======== Material for this task ========
**config.mk**
```make
export PLATFORM = sky130hd
export DESIGN_NAME = lsu_access_ctrl
export DESIGN_NICKNAME = d
export VERILOG_FILES = /design/src/rtl/lsu_access_ctrl.sv
export SDC_FILE = /design/constraint.sdc
export NUM_CORES = 1
export LEC_CHECK = 0
export ABC_AREA = 0
export CAP_MARGIN = 20
export CORE_MARGIN = 2
export CORE_UTILIZATION = 40
export CTS_CLUSTER_SIZE = 8
export DETAILED_ROUTE_END_ITERATION = 6
export GPL_ROUTABILITY_DRIVEN = 0
export GPL_TIMING_DRIVEN = 0
export PLACE_DENSITY_LB_ADDON = 0.05
export SETUP_SLACK_MARGIN = 0.3
export SYNTH_ARGS = -nofsm -noshare
export SYNTH_HDL_FRONTEND = slang
export SYNTH_SLANG_ARGS = --single-unit
```
**constraint.sdc**
```tcl
create_clock -name clk -period 1.75 [get_ports clk]
set_clock_uncertainty 0.05 [all_clocks]
set_input_delay 0.35 -clock clk [delete_from_list [all_inputs] [get_ports clk]]
set_output_delay 0.35 -clock clk [all_outputs]
set_load 0.02 [all_outputs]
```
**src/rtl/lsu_access_ctrl.sv**
```systemverilog
// Load/store sequencer between the MEM stage and the data-memory bus.
// Optional macro LSU_TIMEOUT_EN builds the bus_ack timeout counter and abort path.
module lsu_access_ctrl #(
    parameter int unsigned TIMEOUT = 255
) (
    input  logic        clk,
    input  logic        reset,
    input  logic        req_valid,
    output logic        req_ready,
    input  logic        req_we,
    input  logic [1:0]  req_size,
    input  logic        req_unsigned,
    input  logic [31:0] req_addr,
    input  logic [31:0] req_wdata,
    output logic        bus_req,
    output logic        bus_we,
    output logic [31:0] bus_addr,
    output logic [3:0]  bus_be,
    output logic [31:0] bus_wdata,
    input  logic        bus_ack,
    input  logic [31:0] bus_rdata,
    output logic        rsp_valid,
    output logic [31:0] rsp_rdata,
    output logic        rsp_err,
    output logic        busy,
    output logic [1:0]  dbg_state
);
    // Handshake: a request is accepted on a rising edge where req_valid && req_ready;
    // rsp_valid is a single-cycle pulse and needs no ready from the MEM stage.

    typedef enum logic [1:0] {IDLE = 2'd0, ACCESS = 2'd1, RESP = 2'd2} state_t;

    state_t      state_q, state_d;
    logic        we_q, uns_q, err_q;
    logic [1:0]  size_q;
    logic [31:0] addr_q, wdata_q, rdata_q;
    logic        req_legal, take_req, take_ack, take_to, timeout_hit;
    logic [31:0] load_ext;
    logic [3:0]  be_c;
    logic [31:0] wdata_c;
    logic [7:0]  lane_b;
    logic [15:0] lane_h;

    assign req_legal = (req_size == 2'd0) ||
                       (req_size == 2'd1 && !req_addr[0]) ||
                       (req_size == 2'd2 && req_addr[1:0] == 2'b00);

`ifdef LSU_TIMEOUT_EN
    logic [7:0] cnt_q;
    assign timeout_hit = (cnt_q == 8'(TIMEOUT - 1));

    always_ff @(posedge clk or negedge reset) begin
        if (!reset)
            cnt_q <= 8'd0;
        else if (state_q == ACCESS && !bus_ack)
            cnt_q <= cnt_q + 8'd1;
        else
            cnt_q <= 8'd0;
    end
`else
    assign timeout_hit = 1'b0;
`endif

    always_comb begin
        state_d  = state_q;
        take_req = 1'b0;
        take_ack = 1'b0;
        take_to  = 1'b0;
        case (state_q)
            IDLE: begin
                if (req_valid) begin
                    take_req = 1'b1;
                    state_d  = req_legal ? ACCESS : RESP;
                end
            end
            ACCESS: begin
                // An ack in the timeout cycle still completes the access.
                if (bus_ack) begin
                    take_ack = 1'b1;
                    state_d  = RESP;
                end else if (timeout_hit) begin
                    take_to = 1'b1;
                    state_d = RESP;
                end
            end
            RESP:    state_d = IDLE;
            default: state_d = IDLE;
        endcase
    end

    always_ff @(posedge clk or negedge reset) begin
        if (!reset)
            state_q <= IDLE;
        else
            state_q <= state_d;
    end

    always_ff @(posedge clk or negedge reset) begin
        if (!reset) begin
            we_q    <= 1'b0;
            uns_q   <= 1'b0;
            size_q  <= 2'd0;
            addr_q  <= 32'd0;
            wdata_q <= 32'd0;
            rdata_q <= 32'd0;
            err_q   <= 1'b0;
        end else if (take_req) begin
            we_q    <= req_we;
            uns_q   <= req_unsigned;
            size_q  <= req_size;
            addr_q  <= req_addr;
            wdata_q <= req_wdata;
            rdata_q <= 32'd0;
            err_q   <= !req_legal;
        end else if (take_ack) begin
            rdata_q <= we_q ? 32'd0 : load_ext;
            err_q   <= 1'b0;
        end else if (take_to) begin
            rdata_q <= 32'd0;
            err_q   <= 1'b1;
        end
    end

    // Little-endian lane selection and extension of the load result.
    always_comb begin
        lane_b   = bus_rdata[{addr_q[1:0], 3'b000} +: 8];
        lane_h   = bus_rdata[{addr_q[1], 4'b0000} +: 16];
        load_ext = bus_rdata;
        case (size_q)
            2'd0:    load_ext = uns_q ? {24'd0, lane_b} : {{24{lane_b[7]}}, lane_b};
            2'd1:    load_ext = uns_q ? {16'd0, lane_h} : {{16{lane_h[15]}}, lane_h};
            default: load_ext = bus_rdata;
        endcase
    end

    always_comb begin
        be_c    = 4'b0000;
        wdata_c = wdata_q;
        case (size_q)
            2'd0: begin
                be_c    = 4'b0001 << addr_q[1:0];
                wdata_c = {4{wdata_q[7:0]}};
            end
            2'd1: begin
                be_c    = 4'b0011 << {addr_q[1], 1'b0};
                wdata_c = {2{wdata_q[15:0]}};
            end
            2'd2:    be_c = 4'b1111;
            default: be_c = 4'b0000;
        endcase
    end

    assign bus_req   = (state_q == ACCESS);
    assign bus_we    = bus_req & we_q;
    assign bus_addr  = bus_req ? {addr_q[31:2], 2'b00} : 32'd0;
    assign bus_be    = bus_req ? be_c : 4'b0000;
    assign bus_wdata = bus_req ? wdata_c : 32'd0;
    assign rsp_valid = (state_q == RESP);
    assign rsp_rdata = rsp_valid ? rdata_q : 32'd0;
    assign rsp_err   = rsp_valid & err_q;
    assign busy      = (state_q != IDLE);
    assign req_ready = (state_q == IDLE);
    assign dbg_state = state_q;

endmodule

```
==> impl_results.md, run 1 <==
- Via count: 5316
- FFs w/ async S/R, synth: 100%
- Hold path startpoint: bus_ack
- # DRC: 0
- NumNets Final: between 900 and 1000
- Critical-path top delay cell: dfrtp_1
- Post-synth top flop: dfrtp_1
- Antenna cells: 0
- Top delay family on crit path: buffers and inverters
- CTS tree: yes
- RSZ-0062 raised after global routing: true
- Final setup margin: -0.477 ns
- Sequential-to-total area share from yosys stat: 47.4%
- Failing checks: setup timing
- Placed cell areas: approximately 9000 um^2
- WP buf/inv: 4
- Worst R2R Path Depth: 8
- Root Buffer Master: clkbuf_16
- Initial Util: around 40%
- Max Cap Viol: 0
- Total GRT Usage: a little over a quarter
- Most common cell in the netlist: dfrtp_1
- Worst skew pair latency: approximately 0.36 ns
- Critical Path Stages: 7
- Tmin final: ~2.2 ns
- CP max stage delay: about 0.42 ns
- Most frequent CP cell: buf_6
- Register clock-pin slew on the reported worst setup and hold paths: around 0.070 ns
- Multiplexer area fraction after synthesis: 19.8%
- Worst r2r dst: wdata_q[10]
- Post-synth top area share: between 40% and 50%
- WHS Path Cells: 2
- WS Path Type: flip-flop to primary output
- CORE AREA: around 13000 um^2
- Post-Syn Area: around 5400 um^2
- Antenna-violating nets left: 0
- Largest net degree at the start of global routing: 60
- Synth cell count leaders: 103 x dfrtp_1, 77 x mux2_2, 73 x and2_1, 31 x nor2_1, 29 x a21oi_1
- Number of synthesized register bits: ~100
- Final Max Tran Viols: 0
- R2R Path Start: dbg_state[0]
- Die H: ~120 um
- Pleak: roughly 0.005 uW
- DP Worst Slack: -0.852 ns
- F_max: roughly 0.45 GHz
- Max FO, Critical Path: 4
- PortBufs: around 210
- Wire per inst: 21.5 um
- Longest Clk Path Bufs: 2
- GRT overflow: 0
- Status: finished, violations left
- Hold EP: dbg_state[0]
- Crit path DAT: between 1.5 and 2 ns
- Worst min-delay path class: input port to flip-flop
- Final non-filler cell total: 996
- Synth Area in Adders: 0%
- Row count: 42
- Avg Inst Size Synth: 10.8 um^2
- Register-to-register setup slack: -0.26 ns
- Die Span X: 121 um
- CP required: 1.35 ns
- Crit path launch type: flip-flop
- Area Growth Syn to Fin: 105%
- Syn. warnings: 0
- Area leader, netlist: dfrtp_1
- Final Hold Fails: 0
- Number of synthesized flops with an enable pin: 0
- Drt first-iter violations: roughly 350
- Post-synthesis compound-gate area fraction: a little under an eighth
- Post-Route WL: ~21000 um
- Tcrit/Tclk final: 127%
- Via density: 5.34
- Number of global-route vias before repair: between 5000 and 6000
- Finish-stage setup viols: about 200
- Xor and xnor area share after synthesis: 0%
- Initial DRT Pass Iterations: 5
- Post-DP HPWL: 12700 um
- H-tree level count: 3
- Inserted Clock Buffers: 9
- Layout cell share with drive strength beyond 1: a little under two thirds
- Placed Cells: about 890
- Synth Area in Simple Gates: 17.1%
- Largest family of logic cells by synthesized area: multiplexers
- Cells after synthesis: 504
- Clock sink count: ~100
- Final instance area: roughly 11000 um^2
- Max VDD drop: 0.767 mV
- First-pass GRT wire length: roughly 30000 um
- Power per cell area: between 1000 and 1500 nW/um^2
- Area contributors post-synth: dfrtp_1 47%, mux2_2 16%, and2_1 8.4%
- DIE AREA: about 15000 um^2
- Critical path, cell by cell: clkbuf_8 > clkbuf_16 > nor2_4 > buf_6 > nand2_4 > a21oi_4 > buf_6
- Endpoint class of the critical path: primary output
- I/O pin count: between 200 and 250
- Initial antenna violation count: 0
- Distinct cells, synth: 38
-- power breakdown --
| group | total [uW] | internal [uW] | switching, uW |
|---|---|---|---|
| clock | 1940 | 1010 | 930 |
| combinational | 6830 | 3910 | 2920 |
| sequential | 3630 | 2980 | 652 |
-- how the worst max path moves through the flow --
stage | startpoint | end | slack [ns]
2_1_floorplan | addr_q[0] | bus_be[0] | -0.006
3_3_place_gp | reset | dbg_state[0] | -3.96
3_5_place_dp | addr_q[1] | bus_be[3] | -0.85
4_1_cts | size_q[0] | bus_be[0] | -0.43
5_1_grt | size_q[1] | bus_wdata[14] | -0.49
6_report | size_q[1] | bus_wdata[14] | -0.48
-- stage by stage --
| step | util, % | TNS [ns] | total power (uW) | hold slack (ns) |
|---|---|---|---|---|
| 5_1_grt | 84.1 | -58.26 | 12900 | 0.343 |
| 3_3_place_gp | 67.6 | -430.31 | 8220 | 0.424 |
| 2_1_floorplan | - | -0.00591 | 6890 | 0.00441 |
| 3_5_place_dp | 67.8 | -64.72 | 8330 | 0.352 |
| 4_1_cts | 79.0 | -33.85 | 11600 | 0.455 |
| 6_report | 84.1 | -47.55 | 12400 | 0.327 |
-- flip-flops by register name (all words and copies together) (netlist names) --
name and flops:
dbg_state 2, wdata_q 32, size_q 2, uns_q 1, rdata_q 32, addr_q 32, err_q 1, we_q 1
-- final cells by class --
cell class	instances	area, um^2
plain buffers	41	714
clock buffers	11	243
clock inverters	5	32.5
fillers	682	2100
inverters	5	35.0
multi-input cells	356	3900
flip-flops and latches	103	2580
well taps	176	220
repair buffers	298	3400
repair inverters	1	16.3
-- kinds of logic (layout without fill, tap and decap cells) --
logic type / Yosys count / after routing
buffers and inverters: 46 / 361
AO/OA/AOI/OAI: 92 / 92
flip-flops: 103 / 103
multiplexers: 97 / 97
other: 1 / 2
AND/OR/NAND/NOR: 165 / 165
-- layer usage --
layer / wire length, um / global-route usage, % / up-vias
li1: - / - / 2397
met1: 8570 / 34.0 / 2667
met2: 10900 / 44.3 / 222
met3: 1590 / 7.59 / 30
met4: 308 / 7.56 / 0
met5: 0 / 0 / -
-- worst reg2reg max path, delay by kind of cell (launching register included) --
family	cells	cell delay, ns
buf+inv	5	0.67
flops	1	0.46
mux	1	0.30
simple gates	2	0.41
-- placed cells by master, fill, tap and decap left out, drive strengths merged, types with 16 or more instances in the layout --
cell,netlist,layout
a221o,16,16
clkbuf,25,39
and2,73,73
nand2,27,27
mux2i,19,19
nor2,31,31
clkdlybuf4s50,0,101
buf,16,208
nor2b,16,16
dfrtp,103,103
o21ai,16,16
a21oi,29,29
mux2,77,77
-- repair_timing --
action / 4_1_cts / 5_1_grt
hold endpoints to repair: 44 / 0
hold buffers: 1 / 0
gates cloned: 11 / 11
pin swaps: 50 / 37
resized for setup: 749 / 80
buffers inserted: 47 / 19
setup endpoints to repair: 205 / 243
Power figures use the tool's default switching activity.
==> inputs of run 2 (changes only) <==
- CORE_MARGIN: 2 -> 10
==> run 2 against run 1 <==
- register-to-register slack better by 0.08 ns
- cell count is 1.2% higher
- global-route usage is 2.2 points lower
- sequential share of layout area is 0.33 points lower
- sequential power hardly changed
- worst hold slack worse by 0.35 ns
- critical path depth is 1 lower
- via count is 1.9% higher
- sequential cell count stayed put
- die area is 28% higher
- setup slack better by 0.081 ns
- the flow finishes with violations (hold timing, setup timing)
- highest routed layer unchanged
- clock power is 3% higher
- critical endpoint is now rsp_rdata[15]
==> impl_results.md, run 2 (synthesized netlist as in run 1, its figures left out) <==
- Clock sink count: 103 (unchanged)
- F_max: 0.466 GHz (+3.8%)
- Tmin final: 2.15 ns (-0.0806 ns)
- Hold_ws: -0.0199 ns (-0.347 ns)
- GRT overflow: 0 (unchanged)
- PortBufs: 209 (unchanged)
- Placed cell areas: 8980 um^2 (unchanged)
- R2R Path Start: dbg_state[0]
- Biggest regs: addr_q: 32 flops, rdata_q: 32 flops, wdata_q: 32 flops
- Worst skew pair latency: 0.36 ns (about the same)
- Die H: 137 um (+13%)
- Initial Util: 40.9% (-0.16 points)
- NumNets Final: 931 (+1.3%)
- Failing checks: hold timing, setup timing
- CTS tree: yes
- Status: finished, violations left
- Largest net degree at the start of global routing: 54 (-10%)
- Via count: 5419 (+1.9%)
- Finish-stage setup viols: 181 (-11%)
- Comb power frac: 55.9% (+0.8 points)
- DIE AREA: 18700 um^2 (+28%)
- Worst Tran Pin Value: ~0.70 ns
- Antenna-violating nets left: 0 (unchanged)
- Inserted Clock Buffers: 9 (unchanged)
- CP max stage delay: 0.48 ns (+0.06 ns)
- Post-Route WL: 23400 um (+9.5%)
- CP startpoint: dbg_state[0]
- Endpoint class of the critical path: primary output
- Register share of total power: 28.5% (-0.8 points)
- Clk pwr share: 15.6% (about the same)
- WS Path Type: flip-flop to primary output
- CORE AREA: 13300 um^2 (+0.40%)
- Final instance area: 11300 um^2 (+1.4%)
- Relative slew slack: a little over half
- Max Cap Viol: 0 (unchanged)
- Post-layout util: 85.0% (+0.88 points)
- Final Hold Fails: 17 (+17)
- Max FO, Critical Path: 6 (+2)
- Number of global-route vias before repair: 6113 (+13%)
- Initial DRT Pass Iterations: 7 (+2)
- Post-DP HPWL: 14300 um (+13%)
- CP required: 1.35 ns (about the same)
- Power per cell area: 1130 nW/um^2 (+1.8%)
- Worst min-delay path class: input port to asynchronous set/reset pin
- Critical path, cell by cell: nor2b_4 > buf_6 > clkbuf_16 > buf_6 > and2_4 > buf_6
- Initial antenna violation count: 0 (unchanged)
- Crit path launch type: flip-flop
- H-tree level count: 3 (unchanged)
- I/O pin count: 212 (unchanged)
- Layout cell share with drive strength beyond 1: 64.4% (+1.0 points)
- Sw Share: 36.6% (+0.29 points)
- Commonest non-fill, non-tap cell in the layout: buf_6
- Final setup margin: -0.396 ns (+0.0806 ns)
- Top delay family on crit path: buffers and inverters
- RSZ-0062 raised after global routing: true
- Wire per inst: 23.2 um (+8.2%)
- Tcrit/Tclk final: 123% (-4.6 points)
- Register clock-pin slew on the reported worst setup and hold paths: 0.07 ns (about the same)
- Switch Pwr: 4690 uW (+4.1%)
- WP buf/inv: 4 (unchanged)
- Longest Clk Path Bufs: 2 (unchanged)
- Pleak: 0.00513 uW (+0.78%)
- Total GRT Usage: 24.4% (-2.2 points)
- Root Buffer Master: clkbuf_16
- Internal power: 8110 uW (+2.8%)
- Critical-path top delay cell: dfrtp_2
- # DRC: 0 (unchanged)
- Most frequent CP cell: buf_6
- Crit path DAT: 1.75 ns (-0.08 ns)
- Drt first-iter violations: 294 (-17%)
- Antenna cells: 0 (unchanged)
- Max VDD drop: 0.710 mV (-7.4%)
- Die Span X: 137 um (+13%)
- Via density: 5.38 (+0.72%)
- Area Growth Syn to Fin: 108%
- Row count: 42 (unchanged)
- Final Max Tran Viols: 0 (unchanged)
- First-pass GRT wire length: 35400 um (+18%)
- Most frequent cells in the layout: 145 x buf_6, 102 x clkdlybuf4s50_1, 100 x dfrtp_1, 72 x and2_4, 68 x mux2_4
-- run 2: power groups by stage --
stage | Clock (uW) | Sequential (uW) | Combinational [uW]
after floorplan | 0 | 3380 | 3510
after global placement | 0 | 3480 | 4770
after detailed placement | 0 | 3500 | 4850
after CTS | 2030 | 3570 | 6720
after global routing | 2140 | 3720 | 7460
final | 2000 | 3650 | 7150
-- run 2: area by class of cell --
class	count	area, um^2
plain buffers	41	761
clock buffers	10	239
clock inverters	6	51.3
fillers	651	1990
inverters	5	35.0
multi-input cells	357	3970
flip-flops and latches	103	2580
well taps	176	220
repair buffers	309	3430
repair inverters	1	11.3
-- run 2: per-layer routing --
metal / share of wire [%] / vias to the layer above / track usage, %
li1: - / 2423 / -
met1: 38 / 2685 / 28.5
met2: 51 / 267 / 41.6
met3: 8.9 / 44 / 7.88
met5: 0 / - / 0
met4: 2.4 / 0 / 7.81
-- run 2: metrics by stage --
stage | std cells | TNS [ns] | worst slack (ns) | hold WS (ns) | total power (uW)
6_report | 1008 | -35.90 | -0.396 | -0.0199 | 12800
5_1_grt | 1008 | -45.09 | -0.436 | 0.0329 | 13300
4_1_cts | 993 | -29.48 | -0.419 | 0.00920 | 12300
3_5_place_dp | 891 | -62.83 | -0.905 | 0.381 | 8360
3_3_place_gp | 890 | -433.17 | -3.99 | 0.424 | 8250
2_1_floorplan | 505 | -0.00591 | -0.00591 | 0.00441 | 6890
-- run 2: worst reg2reg max path: cells and delay by family (launching register included) --
family	cells	cell delay [ns]
and+or+nand+nor	1	0.25
DFF	1	0.48
buffers and inverters	4	0.60
muxes	1	0.12
AOI/OAI and AO/OA	1	0.33
-- run 2: worst paths after layout --
path / slack [ns] / endpoint / depth (start not counted)
max: -0.40 / rsp_rdata[15] / 6
min: -0.02 / rdata_q[3] / 1
max reg2reg: -0.18 / rdata_q[30] / 7
min reg2reg: 0.46 / rdata_q[6] / 2
max in group asynchronous: 0.96 / dbg_state[0] / 2
min in group clk: 0.46 / rdata_q[6] / 2
-- run 2: what timing repair did --
item                       4_1_cts  5_1_grt
gates resized for setup        796       37
setup endpoints to repair      205      208
cloned                          21        1
setup buffers                   65       14
pin swaps                       44       19
hold buffers                     0        0
==> inputs of run 3 (changes only) <==
- CORE_MARGIN: 10 -> 5
==> run 3 against run 2 <==
- the run ends with setup timing left
- final area shrank 0.64%
- first-iteration DRC count grew 54%
- non-clock buffer count shrank 2
- cell count shrank 0.30%
- register-to-register slack lost 0.07 ns
- via count grew 1.0%
- total power shrank 0.33%
- critical path type unchanged
- highest routed layer unchanged
==> impl_results.md, run 3 (synthesized netlist as in run 1, its figures left out) <==
- Status: finished, violations left
- Failing checks: setup timing
- GRT overflow: 0 (unchanged)
- Most frequent cells in the layout: 149 x buf_6, 102 x clkdlybuf4s50_1, 100 x dfrtp_1, 73 x and2_4, 67 x mux2_4
- H-tree level count: 3 (unchanged)
- Worst r2r dst: wdata_q[20]
- Antenna-violating nets left: 0 (unchanged)
- Final non-filler cell total: 1005 (-0.30%)
- First-pass GRT wire length: 32600 um (-7.8%)
- RSZ-0062 raised after global routing: true
- Clock sink count: 103 (unchanged)
- Finish-stage setup viols: 201 (+11%)
- Post-Route WL: 22900 um (-2.1%)
- CORE AREA: 13300 um^2 (unchanged)
- Max VDD drop: 0.745 mV (+4.9%)
- CP startpoint: addr_q[0]
- Pleak: 0.00509 uW (-0.68%)
- Inserted Clock Buffers: 9 (unchanged)
- Tcrit/Tclk final: 124% (+1.3 points)
- Register clock-pin slew on the reported worst setup and hold paths: 0.07 ns (about the same)
- Worst skew pair latency: 0.36 ns (about the same)
- Longest Clk Path Bufs: 2 (unchanged)
- Multi-input logic area: 3920 um^2 (-1.5%)
- Placed Cells: 891 (unchanged)
- Seq. cell area: 2580 um^2 (unchanged)
- Max Cap Viol: 0 (unchanged)
- Final Max Tran Viols: 0 (unchanged)
- Worst R2R Path Depth: 9 (+2)
- Die H: 127 um (-7.3%)
- Power per cell area: 1140 nW/um^2 (+0.31%)
- PortBufs: 209 (unchanged)
- Via count: 5473 (+1.0%)
- Final setup margin: -0.418 ns (-0.0225 ns)
- Worst min-delay path class: input port to asynchronous set/reset pin
- Hold_ws: 0.449 ns (+0.469 ns)
- Commonest non-fill, non-tap cell in the layout: buf_6
- Initial DRT Pass Iterations: 5 (-2)
- CTS tree: yes
- F_max: 0.461 GHz (-1.0%)
- Max FO, Critical Path: 3 (-3)
- Via density: 5.45 (+1.3%)
- Register-to-register setup slack: -0.25 ns (-0.07 ns)
- Die Span X: 127 um (-7.3%)
- Number of global-route vias before repair: 5741 (-6.1%)
- Endpoint class of the critical path: primary output
- Crit path DAT: 1.77 ns (+0.02 ns)
- I/O pin count: 212 (unchanged)
- Post-DP HPWL: 13300 um (-6.6%)
- R2R Path Start: dbg_state[1]
- Wire per inst: 22.8 um (-1.8%)
- Crit path launch type: flip-flop
- Biggest regs: addr_q: 32 flops, rdata_q: 32 flops, wdata_q: 32 flops
- Tmin final: 2.17 ns (+0.0225 ns)
- DIE AREA: 16000 um^2 (-14%)
- DP Worst Slack: -0.915 ns (-0.00949 ns)
- Initial Util: 40.9% (unchanged)
- Layout cell share with drive strength beyond 1: 63.8% (-0.61 points)
- Worst setup endpoint: bus_be[0]
- Row count: 42 (unchanged)
- Largest net degree at the start of global routing: 58 (+7.4%)
- Drt first-iter violations: 453 (+54%)
- Final Hold Fails: 0 (-17)
- WS Path Type: flip-flop to primary output
- # fillers: 691 (+6.1%)
- Root Buffer Master: clkbuf_16
- NumNets Final: 928 (-0.32%)
- Area Growth Syn to Fin: 106%
- CP required: 1.35 ns (about the same)
- Antenna cells: 0 (unchanged)
- Initial antenna violation count: 0 (unchanged)
- # DRC: 0 (unchanged)
- Total GRT Usage: 26.1% (+1.6 points)
[run 3: stage by stage]
stage | cell area [um^2] | util, % | setup TNS (ns) | total power [uW]
after floorplan | 6650 | - | -0.00591 | 6890
after global placement | 8960 | 67.4 | -434.28 | 8240
after detailed placement | 8980 | 67.6 | -64.28 | 8350
after CTS | 10800 | 81.6 | -32.99 | 12100
after global routing | 11200 | 84.5 | -55.84 | 13300
final | 11200 | 84.5 | -45.68 | 12800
========
# What is needed:
Scan the records for the string "flops". Copy each line in which it appears.

# Task output:
- Number of synthesized flops with an enable pin: 0
-- flip-flops by register name (all words and copies together) (netlist names) --
name and flops:
flip-flops and latches	103	2580
flip-flops: 103 / 103
flops	1	0.46
- Biggest regs: addr_q: 32 flops, rdata_q: 32 flops, wdata_q: 32 flops
flip-flops and latches	103	2580
- Biggest regs: addr_q: 32 flops, rdata_q: 32 flops, wdata_q: 32 flops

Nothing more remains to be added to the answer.